-- YOUR GOAL --
I would like the number of lines in the data that contain the word "switching". Please give that number alone.

══════

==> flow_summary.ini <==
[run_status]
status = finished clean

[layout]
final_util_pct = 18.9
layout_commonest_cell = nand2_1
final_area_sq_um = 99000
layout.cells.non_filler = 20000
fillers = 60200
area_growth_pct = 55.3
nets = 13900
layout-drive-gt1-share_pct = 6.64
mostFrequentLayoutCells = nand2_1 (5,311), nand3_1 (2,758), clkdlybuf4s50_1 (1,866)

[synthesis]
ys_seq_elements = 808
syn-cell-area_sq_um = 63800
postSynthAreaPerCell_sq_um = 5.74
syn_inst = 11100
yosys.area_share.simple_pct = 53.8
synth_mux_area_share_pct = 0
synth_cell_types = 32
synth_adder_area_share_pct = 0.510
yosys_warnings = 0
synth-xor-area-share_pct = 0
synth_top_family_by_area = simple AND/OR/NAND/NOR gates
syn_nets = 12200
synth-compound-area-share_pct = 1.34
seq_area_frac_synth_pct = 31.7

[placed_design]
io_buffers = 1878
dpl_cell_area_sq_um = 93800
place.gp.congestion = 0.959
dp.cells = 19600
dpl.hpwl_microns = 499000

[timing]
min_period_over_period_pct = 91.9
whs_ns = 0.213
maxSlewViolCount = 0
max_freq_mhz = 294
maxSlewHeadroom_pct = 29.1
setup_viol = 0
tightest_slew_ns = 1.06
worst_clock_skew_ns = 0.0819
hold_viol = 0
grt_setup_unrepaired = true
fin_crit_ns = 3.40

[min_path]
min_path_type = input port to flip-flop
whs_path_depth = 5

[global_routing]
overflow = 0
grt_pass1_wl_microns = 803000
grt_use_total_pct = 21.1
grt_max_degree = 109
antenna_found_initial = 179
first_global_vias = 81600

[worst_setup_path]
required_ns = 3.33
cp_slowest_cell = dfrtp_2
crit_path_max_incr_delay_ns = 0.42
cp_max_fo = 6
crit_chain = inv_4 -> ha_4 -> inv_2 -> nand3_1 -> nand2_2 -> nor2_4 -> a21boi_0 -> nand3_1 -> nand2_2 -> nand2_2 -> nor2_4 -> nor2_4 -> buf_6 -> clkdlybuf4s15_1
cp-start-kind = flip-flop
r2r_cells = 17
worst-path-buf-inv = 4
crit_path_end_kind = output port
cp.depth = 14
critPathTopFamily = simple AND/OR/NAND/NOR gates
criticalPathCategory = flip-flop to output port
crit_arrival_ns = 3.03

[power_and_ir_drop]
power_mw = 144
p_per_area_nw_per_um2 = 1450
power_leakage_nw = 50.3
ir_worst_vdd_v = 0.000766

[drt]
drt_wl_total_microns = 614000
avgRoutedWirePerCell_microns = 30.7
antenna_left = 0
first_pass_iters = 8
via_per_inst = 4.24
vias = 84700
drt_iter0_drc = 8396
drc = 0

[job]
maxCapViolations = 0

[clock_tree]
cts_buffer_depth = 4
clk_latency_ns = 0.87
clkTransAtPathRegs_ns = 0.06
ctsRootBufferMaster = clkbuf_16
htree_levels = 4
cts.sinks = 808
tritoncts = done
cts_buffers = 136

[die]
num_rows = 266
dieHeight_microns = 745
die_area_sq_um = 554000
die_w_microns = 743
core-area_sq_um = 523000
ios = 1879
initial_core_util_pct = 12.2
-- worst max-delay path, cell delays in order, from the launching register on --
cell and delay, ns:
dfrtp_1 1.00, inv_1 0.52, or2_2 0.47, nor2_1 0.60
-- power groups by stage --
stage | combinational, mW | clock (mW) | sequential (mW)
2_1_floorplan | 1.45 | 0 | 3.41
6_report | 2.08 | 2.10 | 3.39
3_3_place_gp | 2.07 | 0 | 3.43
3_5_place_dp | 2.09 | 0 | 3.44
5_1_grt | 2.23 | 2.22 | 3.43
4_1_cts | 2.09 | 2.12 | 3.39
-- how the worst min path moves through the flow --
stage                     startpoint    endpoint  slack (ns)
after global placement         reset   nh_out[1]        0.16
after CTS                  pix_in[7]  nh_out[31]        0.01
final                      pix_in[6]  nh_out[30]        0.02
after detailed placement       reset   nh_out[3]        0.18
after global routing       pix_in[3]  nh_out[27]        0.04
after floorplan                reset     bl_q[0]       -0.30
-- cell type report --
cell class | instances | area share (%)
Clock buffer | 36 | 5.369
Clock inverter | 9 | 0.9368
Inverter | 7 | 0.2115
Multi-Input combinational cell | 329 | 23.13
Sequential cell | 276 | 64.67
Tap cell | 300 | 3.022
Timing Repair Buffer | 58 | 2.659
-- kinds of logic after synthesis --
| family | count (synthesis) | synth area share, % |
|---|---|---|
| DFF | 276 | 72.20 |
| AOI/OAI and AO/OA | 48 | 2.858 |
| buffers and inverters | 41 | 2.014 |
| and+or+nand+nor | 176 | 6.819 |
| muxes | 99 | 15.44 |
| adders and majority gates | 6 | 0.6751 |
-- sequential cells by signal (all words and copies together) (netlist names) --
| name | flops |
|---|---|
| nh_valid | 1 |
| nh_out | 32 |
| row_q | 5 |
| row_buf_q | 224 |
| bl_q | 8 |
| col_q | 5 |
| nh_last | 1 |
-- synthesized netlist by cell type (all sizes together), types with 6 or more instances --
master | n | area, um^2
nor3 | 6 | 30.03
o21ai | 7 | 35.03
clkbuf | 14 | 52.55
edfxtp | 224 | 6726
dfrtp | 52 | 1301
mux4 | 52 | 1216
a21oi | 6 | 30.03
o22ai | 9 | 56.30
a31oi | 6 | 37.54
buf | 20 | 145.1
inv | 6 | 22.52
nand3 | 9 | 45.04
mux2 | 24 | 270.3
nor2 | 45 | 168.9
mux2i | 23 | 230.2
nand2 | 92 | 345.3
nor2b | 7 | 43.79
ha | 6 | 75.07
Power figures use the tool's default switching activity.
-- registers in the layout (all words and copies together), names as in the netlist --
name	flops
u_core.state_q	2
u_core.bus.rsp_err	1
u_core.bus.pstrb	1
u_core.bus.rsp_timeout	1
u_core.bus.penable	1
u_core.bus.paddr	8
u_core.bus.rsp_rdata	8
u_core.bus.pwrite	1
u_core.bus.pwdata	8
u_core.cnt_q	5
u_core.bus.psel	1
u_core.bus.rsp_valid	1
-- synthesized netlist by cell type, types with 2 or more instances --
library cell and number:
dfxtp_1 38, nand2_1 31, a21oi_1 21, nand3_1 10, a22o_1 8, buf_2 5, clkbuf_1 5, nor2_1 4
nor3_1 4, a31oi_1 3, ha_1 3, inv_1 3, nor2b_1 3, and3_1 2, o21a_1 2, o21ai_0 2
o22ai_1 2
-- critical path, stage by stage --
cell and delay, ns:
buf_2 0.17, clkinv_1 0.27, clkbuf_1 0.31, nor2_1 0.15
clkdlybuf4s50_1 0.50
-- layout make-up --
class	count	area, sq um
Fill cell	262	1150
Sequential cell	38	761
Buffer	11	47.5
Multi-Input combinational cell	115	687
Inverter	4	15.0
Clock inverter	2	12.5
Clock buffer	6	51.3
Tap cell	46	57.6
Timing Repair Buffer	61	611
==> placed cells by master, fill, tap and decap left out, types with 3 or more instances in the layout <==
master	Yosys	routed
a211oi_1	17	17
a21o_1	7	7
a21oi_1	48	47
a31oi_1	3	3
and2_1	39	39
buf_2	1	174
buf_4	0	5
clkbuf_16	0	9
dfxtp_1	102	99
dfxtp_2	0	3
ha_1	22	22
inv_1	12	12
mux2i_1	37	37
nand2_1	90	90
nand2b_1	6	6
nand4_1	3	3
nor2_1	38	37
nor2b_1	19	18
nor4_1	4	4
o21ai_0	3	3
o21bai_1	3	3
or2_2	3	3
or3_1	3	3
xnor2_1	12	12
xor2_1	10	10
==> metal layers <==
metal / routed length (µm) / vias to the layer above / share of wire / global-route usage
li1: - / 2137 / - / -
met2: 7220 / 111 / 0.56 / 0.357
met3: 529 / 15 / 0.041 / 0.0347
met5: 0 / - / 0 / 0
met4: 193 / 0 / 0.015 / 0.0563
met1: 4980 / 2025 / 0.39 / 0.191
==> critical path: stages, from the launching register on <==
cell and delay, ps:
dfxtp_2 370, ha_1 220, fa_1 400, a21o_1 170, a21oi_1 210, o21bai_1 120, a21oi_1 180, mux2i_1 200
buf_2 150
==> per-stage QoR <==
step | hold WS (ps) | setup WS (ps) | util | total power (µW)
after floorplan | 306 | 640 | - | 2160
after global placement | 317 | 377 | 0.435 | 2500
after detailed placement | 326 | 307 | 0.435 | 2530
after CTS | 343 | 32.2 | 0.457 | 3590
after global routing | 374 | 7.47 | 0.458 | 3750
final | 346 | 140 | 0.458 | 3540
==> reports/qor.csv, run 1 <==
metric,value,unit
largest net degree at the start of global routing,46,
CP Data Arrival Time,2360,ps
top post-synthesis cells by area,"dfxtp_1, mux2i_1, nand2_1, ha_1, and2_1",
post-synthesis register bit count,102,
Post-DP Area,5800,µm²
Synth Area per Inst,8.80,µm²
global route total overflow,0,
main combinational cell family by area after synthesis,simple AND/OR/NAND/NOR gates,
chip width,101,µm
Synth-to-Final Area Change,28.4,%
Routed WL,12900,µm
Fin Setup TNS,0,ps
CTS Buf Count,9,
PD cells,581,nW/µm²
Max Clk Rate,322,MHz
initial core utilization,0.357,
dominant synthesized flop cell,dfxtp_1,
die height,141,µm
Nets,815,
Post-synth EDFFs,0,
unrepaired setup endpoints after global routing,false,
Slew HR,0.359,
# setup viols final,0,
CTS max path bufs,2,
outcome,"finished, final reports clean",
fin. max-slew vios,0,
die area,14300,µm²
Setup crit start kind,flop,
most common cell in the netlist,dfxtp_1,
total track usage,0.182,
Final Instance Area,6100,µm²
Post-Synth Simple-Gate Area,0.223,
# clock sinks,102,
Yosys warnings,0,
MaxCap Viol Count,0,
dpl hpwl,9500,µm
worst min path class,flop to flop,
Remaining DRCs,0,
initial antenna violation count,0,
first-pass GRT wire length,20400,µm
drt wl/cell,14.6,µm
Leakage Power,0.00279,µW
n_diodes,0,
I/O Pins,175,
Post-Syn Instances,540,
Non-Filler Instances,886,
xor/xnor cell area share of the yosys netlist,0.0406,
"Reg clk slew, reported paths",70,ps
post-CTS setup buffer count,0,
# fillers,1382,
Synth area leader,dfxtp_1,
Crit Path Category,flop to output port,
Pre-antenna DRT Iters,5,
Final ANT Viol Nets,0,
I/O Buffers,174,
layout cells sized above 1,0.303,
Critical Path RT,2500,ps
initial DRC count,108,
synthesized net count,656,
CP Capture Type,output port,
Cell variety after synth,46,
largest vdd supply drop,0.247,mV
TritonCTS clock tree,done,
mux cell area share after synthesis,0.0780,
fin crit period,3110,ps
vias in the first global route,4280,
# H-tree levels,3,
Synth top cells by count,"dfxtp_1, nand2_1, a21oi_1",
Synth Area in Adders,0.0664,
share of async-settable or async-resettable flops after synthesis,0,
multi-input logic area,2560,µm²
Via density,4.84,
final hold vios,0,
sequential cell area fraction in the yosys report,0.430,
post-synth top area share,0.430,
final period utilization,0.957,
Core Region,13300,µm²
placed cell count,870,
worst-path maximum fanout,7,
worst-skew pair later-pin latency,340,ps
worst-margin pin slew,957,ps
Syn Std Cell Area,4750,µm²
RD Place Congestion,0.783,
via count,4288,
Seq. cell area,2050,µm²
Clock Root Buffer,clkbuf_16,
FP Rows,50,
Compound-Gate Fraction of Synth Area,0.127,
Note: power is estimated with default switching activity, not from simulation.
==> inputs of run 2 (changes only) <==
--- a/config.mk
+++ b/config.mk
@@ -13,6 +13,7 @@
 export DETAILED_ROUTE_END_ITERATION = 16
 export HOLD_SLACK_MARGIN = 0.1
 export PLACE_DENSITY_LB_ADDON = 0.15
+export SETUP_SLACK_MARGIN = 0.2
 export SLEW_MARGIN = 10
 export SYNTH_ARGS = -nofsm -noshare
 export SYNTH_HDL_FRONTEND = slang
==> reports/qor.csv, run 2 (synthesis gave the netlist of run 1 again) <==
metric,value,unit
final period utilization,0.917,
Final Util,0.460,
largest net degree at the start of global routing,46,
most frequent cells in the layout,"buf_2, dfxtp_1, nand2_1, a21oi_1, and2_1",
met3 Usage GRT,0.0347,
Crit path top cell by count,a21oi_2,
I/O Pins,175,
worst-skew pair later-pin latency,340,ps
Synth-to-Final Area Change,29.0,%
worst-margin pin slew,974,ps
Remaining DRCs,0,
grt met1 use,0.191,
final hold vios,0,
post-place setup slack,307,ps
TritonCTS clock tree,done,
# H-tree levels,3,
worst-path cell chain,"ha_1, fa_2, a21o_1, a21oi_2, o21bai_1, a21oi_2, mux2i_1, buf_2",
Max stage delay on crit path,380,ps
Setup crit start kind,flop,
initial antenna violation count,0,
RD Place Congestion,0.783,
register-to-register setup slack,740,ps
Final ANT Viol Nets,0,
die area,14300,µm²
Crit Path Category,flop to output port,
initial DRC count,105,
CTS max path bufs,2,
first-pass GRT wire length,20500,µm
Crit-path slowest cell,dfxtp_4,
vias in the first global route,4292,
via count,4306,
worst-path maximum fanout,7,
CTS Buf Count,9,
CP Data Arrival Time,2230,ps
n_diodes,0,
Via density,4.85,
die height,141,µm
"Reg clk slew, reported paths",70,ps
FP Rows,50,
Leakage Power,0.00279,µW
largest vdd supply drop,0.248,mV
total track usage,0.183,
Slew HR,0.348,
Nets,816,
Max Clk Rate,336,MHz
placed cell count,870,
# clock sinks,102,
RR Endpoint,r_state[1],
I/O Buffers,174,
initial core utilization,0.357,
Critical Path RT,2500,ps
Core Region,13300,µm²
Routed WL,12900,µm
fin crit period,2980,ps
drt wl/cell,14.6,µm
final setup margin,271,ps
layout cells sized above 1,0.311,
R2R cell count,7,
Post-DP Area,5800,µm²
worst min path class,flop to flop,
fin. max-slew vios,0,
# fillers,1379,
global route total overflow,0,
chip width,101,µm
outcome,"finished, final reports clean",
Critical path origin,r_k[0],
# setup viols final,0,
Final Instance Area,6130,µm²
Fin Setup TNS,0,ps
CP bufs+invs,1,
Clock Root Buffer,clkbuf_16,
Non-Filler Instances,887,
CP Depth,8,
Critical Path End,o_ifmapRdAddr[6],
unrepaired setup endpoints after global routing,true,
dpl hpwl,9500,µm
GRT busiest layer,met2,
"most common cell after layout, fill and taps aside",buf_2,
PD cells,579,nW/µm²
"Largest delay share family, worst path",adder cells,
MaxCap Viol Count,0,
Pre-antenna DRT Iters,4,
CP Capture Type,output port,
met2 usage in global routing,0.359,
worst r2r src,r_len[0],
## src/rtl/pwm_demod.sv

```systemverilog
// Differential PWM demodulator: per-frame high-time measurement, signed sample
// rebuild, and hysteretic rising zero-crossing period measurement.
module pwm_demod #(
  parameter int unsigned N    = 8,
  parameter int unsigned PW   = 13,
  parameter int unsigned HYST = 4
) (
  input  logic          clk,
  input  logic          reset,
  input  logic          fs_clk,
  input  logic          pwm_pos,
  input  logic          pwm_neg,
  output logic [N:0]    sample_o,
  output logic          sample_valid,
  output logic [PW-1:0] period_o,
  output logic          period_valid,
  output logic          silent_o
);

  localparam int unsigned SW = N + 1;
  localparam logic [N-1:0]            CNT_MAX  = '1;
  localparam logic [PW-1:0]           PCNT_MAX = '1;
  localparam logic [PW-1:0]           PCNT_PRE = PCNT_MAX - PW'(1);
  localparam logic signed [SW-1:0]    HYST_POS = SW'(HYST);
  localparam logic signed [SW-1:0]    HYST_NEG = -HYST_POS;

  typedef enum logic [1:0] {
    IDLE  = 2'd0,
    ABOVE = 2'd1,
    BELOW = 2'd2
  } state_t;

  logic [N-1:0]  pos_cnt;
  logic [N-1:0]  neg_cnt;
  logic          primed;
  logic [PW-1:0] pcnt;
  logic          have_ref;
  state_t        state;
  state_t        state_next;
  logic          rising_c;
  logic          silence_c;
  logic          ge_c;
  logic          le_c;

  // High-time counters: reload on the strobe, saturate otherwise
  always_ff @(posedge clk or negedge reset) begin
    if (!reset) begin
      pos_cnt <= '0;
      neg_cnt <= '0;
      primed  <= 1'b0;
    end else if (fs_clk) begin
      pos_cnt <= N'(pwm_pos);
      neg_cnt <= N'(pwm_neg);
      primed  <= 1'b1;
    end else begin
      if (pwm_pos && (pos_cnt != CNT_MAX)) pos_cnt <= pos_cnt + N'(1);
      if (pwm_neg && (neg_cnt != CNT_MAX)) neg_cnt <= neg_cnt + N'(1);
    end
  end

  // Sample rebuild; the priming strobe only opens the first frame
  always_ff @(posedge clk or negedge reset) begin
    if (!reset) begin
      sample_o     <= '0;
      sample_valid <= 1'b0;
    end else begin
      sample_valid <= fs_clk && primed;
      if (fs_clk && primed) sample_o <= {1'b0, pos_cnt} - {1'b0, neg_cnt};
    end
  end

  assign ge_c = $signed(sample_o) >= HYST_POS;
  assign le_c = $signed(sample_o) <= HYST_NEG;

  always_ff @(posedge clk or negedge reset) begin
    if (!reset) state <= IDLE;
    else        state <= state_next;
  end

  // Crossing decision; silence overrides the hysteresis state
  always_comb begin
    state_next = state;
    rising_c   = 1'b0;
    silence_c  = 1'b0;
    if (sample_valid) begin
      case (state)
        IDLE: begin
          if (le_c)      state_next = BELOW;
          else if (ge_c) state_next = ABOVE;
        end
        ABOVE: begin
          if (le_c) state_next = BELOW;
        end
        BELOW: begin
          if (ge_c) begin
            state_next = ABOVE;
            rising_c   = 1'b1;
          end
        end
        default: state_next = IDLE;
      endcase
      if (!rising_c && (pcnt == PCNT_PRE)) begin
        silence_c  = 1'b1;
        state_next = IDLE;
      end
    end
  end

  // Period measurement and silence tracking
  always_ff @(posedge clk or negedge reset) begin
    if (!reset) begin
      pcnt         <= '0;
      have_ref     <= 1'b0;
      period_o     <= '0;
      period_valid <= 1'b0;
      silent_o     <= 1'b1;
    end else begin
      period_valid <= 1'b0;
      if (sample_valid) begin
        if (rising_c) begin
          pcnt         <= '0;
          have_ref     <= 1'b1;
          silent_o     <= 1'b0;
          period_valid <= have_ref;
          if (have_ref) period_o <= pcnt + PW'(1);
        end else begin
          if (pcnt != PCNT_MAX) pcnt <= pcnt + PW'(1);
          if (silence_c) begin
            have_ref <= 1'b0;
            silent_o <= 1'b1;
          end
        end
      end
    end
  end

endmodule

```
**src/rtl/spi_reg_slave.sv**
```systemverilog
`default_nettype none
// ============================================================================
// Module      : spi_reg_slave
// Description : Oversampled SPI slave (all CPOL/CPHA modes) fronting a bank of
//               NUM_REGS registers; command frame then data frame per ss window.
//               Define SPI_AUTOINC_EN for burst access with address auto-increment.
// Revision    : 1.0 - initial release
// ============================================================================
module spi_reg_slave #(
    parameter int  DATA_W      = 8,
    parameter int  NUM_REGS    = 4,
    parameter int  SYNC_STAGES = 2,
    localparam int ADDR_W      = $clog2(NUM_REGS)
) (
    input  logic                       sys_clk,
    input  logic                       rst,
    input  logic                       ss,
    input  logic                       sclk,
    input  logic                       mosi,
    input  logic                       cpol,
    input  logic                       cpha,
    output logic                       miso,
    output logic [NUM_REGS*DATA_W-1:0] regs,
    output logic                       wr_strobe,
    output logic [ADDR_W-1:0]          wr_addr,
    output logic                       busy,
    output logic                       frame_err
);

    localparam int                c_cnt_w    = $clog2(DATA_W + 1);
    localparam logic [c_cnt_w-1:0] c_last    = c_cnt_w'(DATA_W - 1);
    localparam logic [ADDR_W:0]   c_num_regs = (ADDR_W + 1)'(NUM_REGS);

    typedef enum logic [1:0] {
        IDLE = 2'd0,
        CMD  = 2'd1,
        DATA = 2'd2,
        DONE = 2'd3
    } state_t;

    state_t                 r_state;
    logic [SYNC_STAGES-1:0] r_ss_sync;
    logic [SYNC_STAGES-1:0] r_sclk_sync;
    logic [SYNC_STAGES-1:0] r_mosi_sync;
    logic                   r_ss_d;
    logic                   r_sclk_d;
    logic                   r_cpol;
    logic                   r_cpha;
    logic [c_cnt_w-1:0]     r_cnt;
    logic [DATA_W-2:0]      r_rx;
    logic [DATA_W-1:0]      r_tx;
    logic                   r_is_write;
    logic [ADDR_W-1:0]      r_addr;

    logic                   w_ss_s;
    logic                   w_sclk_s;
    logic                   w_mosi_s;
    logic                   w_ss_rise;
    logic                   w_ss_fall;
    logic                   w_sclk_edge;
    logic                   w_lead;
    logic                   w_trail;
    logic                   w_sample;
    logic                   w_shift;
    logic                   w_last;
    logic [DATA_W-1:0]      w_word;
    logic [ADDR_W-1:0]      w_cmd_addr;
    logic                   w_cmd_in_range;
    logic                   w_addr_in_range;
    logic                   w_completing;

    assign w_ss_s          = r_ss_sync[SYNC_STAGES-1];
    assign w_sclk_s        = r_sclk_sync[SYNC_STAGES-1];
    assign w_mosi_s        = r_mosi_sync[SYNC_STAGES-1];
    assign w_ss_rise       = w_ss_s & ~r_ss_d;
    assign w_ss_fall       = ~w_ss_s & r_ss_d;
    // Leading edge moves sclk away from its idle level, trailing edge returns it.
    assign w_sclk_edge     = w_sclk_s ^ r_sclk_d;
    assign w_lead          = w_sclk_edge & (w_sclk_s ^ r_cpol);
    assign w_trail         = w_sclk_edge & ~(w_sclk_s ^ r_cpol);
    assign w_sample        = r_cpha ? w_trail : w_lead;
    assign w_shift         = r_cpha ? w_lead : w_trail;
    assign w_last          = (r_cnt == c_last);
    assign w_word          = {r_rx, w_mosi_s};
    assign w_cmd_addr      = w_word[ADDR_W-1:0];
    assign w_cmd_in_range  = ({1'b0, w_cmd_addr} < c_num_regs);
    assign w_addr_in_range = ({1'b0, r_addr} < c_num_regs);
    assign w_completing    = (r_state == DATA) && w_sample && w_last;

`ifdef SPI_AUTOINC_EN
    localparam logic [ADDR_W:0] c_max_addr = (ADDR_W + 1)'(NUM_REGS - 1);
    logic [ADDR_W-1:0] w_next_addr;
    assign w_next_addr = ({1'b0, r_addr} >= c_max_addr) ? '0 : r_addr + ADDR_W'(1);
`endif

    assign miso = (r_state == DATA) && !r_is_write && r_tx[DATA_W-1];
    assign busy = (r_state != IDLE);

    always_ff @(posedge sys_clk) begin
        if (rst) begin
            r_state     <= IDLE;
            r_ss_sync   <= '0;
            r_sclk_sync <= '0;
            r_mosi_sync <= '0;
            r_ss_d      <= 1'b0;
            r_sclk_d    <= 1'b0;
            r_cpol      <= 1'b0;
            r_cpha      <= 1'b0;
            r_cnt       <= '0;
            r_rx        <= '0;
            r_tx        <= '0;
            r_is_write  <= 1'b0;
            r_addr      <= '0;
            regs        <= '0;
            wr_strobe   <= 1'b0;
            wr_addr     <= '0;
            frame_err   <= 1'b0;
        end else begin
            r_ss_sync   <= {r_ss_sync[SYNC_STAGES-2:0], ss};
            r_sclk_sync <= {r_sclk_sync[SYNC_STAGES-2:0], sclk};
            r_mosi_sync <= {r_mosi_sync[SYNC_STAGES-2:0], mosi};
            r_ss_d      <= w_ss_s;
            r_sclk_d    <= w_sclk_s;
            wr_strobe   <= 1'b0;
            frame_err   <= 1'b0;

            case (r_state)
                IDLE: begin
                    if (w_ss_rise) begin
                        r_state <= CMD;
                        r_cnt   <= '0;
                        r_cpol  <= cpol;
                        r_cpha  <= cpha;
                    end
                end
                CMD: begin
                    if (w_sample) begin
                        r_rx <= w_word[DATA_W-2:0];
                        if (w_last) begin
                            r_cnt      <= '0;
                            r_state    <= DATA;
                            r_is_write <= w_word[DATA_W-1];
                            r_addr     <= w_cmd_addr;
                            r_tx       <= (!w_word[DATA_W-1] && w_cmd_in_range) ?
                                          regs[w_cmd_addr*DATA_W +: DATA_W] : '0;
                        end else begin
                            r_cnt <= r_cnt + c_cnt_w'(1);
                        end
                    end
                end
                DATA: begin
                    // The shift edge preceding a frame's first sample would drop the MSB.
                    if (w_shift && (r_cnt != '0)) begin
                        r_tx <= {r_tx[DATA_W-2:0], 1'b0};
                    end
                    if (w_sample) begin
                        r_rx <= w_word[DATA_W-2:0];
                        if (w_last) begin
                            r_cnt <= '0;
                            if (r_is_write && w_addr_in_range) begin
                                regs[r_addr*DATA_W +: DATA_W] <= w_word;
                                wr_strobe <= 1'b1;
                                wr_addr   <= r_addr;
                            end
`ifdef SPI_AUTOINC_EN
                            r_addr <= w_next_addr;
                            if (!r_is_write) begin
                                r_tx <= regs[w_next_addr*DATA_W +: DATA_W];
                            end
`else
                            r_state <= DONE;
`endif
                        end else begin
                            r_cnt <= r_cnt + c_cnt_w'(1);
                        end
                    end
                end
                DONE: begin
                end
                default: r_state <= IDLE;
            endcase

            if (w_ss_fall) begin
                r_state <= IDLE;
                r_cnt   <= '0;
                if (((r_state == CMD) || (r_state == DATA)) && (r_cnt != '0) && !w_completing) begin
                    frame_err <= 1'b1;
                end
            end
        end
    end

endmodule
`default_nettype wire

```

══════

-- SOLUTION FOR THIS PROBLEM --
2